━━━ Records for the exercise ━━━

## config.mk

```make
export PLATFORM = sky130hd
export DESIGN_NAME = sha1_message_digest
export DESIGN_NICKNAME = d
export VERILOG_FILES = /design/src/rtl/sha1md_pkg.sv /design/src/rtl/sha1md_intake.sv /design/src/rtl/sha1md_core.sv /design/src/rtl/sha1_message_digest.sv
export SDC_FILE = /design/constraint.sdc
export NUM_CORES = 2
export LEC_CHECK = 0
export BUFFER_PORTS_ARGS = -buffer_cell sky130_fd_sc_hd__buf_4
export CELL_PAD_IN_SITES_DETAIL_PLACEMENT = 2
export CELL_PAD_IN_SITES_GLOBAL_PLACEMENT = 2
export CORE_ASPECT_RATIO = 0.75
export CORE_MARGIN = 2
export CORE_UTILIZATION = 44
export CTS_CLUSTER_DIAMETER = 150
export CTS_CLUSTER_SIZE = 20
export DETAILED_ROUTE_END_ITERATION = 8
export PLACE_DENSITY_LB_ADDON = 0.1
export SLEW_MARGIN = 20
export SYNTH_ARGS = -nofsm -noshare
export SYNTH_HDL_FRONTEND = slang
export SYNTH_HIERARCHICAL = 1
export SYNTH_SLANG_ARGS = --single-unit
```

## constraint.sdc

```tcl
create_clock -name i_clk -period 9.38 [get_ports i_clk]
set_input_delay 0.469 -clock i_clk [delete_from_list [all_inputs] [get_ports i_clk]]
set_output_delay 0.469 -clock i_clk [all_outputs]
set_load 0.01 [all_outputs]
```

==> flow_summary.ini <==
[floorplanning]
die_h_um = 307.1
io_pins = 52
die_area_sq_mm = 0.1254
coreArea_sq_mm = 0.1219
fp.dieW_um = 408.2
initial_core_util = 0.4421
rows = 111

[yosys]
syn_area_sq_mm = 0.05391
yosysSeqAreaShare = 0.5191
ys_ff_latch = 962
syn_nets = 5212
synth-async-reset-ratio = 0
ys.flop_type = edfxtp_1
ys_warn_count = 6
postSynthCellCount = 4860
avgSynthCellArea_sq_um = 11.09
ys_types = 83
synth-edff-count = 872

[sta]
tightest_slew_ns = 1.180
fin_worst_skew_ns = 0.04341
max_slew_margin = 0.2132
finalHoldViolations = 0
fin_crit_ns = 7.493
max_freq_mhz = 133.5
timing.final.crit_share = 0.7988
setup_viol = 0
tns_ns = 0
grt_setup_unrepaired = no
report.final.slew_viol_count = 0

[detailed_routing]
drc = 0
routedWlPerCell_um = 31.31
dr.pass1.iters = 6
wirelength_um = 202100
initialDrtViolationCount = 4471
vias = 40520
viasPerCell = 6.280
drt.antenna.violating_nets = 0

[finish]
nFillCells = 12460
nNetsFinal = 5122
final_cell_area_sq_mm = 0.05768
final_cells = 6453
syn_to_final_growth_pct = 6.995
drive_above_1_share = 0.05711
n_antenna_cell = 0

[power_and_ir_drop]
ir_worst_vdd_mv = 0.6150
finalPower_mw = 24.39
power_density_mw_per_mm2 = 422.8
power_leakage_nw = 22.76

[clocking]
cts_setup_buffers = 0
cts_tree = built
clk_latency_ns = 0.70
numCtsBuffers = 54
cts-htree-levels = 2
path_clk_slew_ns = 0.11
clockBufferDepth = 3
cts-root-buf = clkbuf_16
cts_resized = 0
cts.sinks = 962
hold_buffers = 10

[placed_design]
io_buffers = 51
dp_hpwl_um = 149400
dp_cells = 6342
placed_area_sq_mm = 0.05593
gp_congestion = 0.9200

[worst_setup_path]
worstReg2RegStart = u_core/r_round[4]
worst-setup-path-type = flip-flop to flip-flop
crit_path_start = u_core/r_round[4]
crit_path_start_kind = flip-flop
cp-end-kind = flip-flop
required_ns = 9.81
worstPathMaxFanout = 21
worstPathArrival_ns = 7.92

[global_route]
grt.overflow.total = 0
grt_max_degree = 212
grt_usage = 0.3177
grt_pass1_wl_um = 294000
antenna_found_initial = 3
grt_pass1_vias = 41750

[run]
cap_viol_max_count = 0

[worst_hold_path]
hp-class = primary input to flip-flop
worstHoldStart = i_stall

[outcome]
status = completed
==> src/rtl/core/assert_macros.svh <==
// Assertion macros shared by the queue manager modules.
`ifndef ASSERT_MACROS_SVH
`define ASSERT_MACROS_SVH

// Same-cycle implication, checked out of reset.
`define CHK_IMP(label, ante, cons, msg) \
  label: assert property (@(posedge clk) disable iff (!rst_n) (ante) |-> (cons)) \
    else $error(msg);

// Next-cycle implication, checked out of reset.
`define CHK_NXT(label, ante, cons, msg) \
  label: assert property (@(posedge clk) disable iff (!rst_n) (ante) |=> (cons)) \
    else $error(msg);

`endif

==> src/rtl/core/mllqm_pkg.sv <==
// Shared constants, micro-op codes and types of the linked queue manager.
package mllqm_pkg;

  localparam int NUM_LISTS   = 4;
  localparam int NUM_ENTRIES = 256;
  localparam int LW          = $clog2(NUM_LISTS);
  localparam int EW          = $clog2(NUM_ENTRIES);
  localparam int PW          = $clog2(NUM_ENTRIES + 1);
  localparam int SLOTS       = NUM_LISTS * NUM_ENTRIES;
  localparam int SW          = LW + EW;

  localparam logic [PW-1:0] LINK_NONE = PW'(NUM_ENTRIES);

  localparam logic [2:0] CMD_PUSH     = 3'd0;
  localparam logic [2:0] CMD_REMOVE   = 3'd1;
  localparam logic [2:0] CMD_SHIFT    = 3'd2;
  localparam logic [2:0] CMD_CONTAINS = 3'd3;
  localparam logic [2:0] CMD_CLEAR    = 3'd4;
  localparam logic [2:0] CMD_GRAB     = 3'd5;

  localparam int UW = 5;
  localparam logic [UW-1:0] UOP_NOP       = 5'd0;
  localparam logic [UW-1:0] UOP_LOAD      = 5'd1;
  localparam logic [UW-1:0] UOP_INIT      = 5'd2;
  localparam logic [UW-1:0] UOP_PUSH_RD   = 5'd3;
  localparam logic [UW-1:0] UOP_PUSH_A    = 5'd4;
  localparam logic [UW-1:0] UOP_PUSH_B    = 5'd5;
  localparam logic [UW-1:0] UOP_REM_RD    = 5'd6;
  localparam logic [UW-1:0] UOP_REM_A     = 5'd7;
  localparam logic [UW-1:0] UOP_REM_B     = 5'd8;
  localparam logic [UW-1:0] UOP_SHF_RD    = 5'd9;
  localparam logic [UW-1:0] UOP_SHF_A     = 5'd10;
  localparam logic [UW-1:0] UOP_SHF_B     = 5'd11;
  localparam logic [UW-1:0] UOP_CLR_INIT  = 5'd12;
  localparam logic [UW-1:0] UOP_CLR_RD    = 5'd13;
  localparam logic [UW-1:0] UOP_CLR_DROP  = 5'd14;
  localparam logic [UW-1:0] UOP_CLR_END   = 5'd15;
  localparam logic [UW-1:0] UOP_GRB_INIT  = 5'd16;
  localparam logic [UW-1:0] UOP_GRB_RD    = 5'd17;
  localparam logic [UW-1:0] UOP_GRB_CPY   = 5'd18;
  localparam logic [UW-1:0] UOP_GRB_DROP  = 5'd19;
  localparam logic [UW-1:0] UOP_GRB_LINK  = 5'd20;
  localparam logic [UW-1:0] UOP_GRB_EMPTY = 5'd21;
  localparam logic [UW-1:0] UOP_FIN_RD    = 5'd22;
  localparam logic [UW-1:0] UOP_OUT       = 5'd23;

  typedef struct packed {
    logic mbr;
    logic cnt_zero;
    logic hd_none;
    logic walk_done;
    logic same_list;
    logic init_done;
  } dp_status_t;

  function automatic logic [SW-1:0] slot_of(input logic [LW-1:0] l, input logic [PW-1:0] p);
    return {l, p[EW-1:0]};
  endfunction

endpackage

━━━

→ Brief:
Repeat verbatim the opening run of entries, ending with the line that contains "postSynthCellCount = 4860".

→ Answer section:
## config.mk

```make
export PLATFORM = sky130hd
export DESIGN_NAME = sha1_message_digest
export DESIGN_NICKNAME = d
export VERILOG_FILES = /design/src/rtl/sha1md_pkg.sv /design/src/rtl/sha1md_intake.sv /design/src/rtl/sha1md_core.sv /design/src/rtl/sha1_message_digest.sv
export SDC_FILE = /design/constraint.sdc
export NUM_CORES = 2
export LEC_CHECK = 0
export BUFFER_PORTS_ARGS = -buffer_cell sky130_fd_sc_hd__buf_4
export CELL_PAD_IN_SITES_DETAIL_PLACEMENT = 2
export CELL_PAD_IN_SITES_GLOBAL_PLACEMENT = 2
export CORE_ASPECT_RATIO = 0.75
export CORE_MARGIN = 2
export CORE_UTILIZATION = 44
export CTS_CLUSTER_DIAMETER = 150
export CTS_CLUSTER_SIZE = 20
export DETAILED_ROUTE_END_ITERATION = 8
export PLACE_DENSITY_LB_ADDON = 0.1
export SLEW_MARGIN = 20
export SYNTH_ARGS = -nofsm -noshare
export SYNTH_HDL_FRONTEND = slang
export SYNTH_HIERARCHICAL = 1
export SYNTH_SLANG_ARGS = --single-unit
```

## constraint.sdc

```tcl
create_clock -name i_clk -period 9.38 [get_ports i_clk]
set_input_delay 0.469 -clock i_clk [delete_from_list [all_inputs] [get_ports i_clk]]
set_output_delay 0.469 -clock i_clk [all_outputs]
set_load 0.01 [all_outputs]
```

==> flow_summary.ini <==
[floorplanning]
die_h_um = 307.1
io_pins = 52
die_area_sq_mm = 0.1254
coreArea_sq_mm = 0.1219
fp.dieW_um = 408.2
initial_core_util = 0.4421
rows = 111

[yosys]
syn_area_sq_mm = 0.05391
yosysSeqAreaShare = 0.5191
ys_ff_latch = 962
syn_nets = 5212
synth-async-reset-ratio = 0
ys.flop_type = edfxtp_1
ys_warn_count = 6
postSynthCellCount = 4860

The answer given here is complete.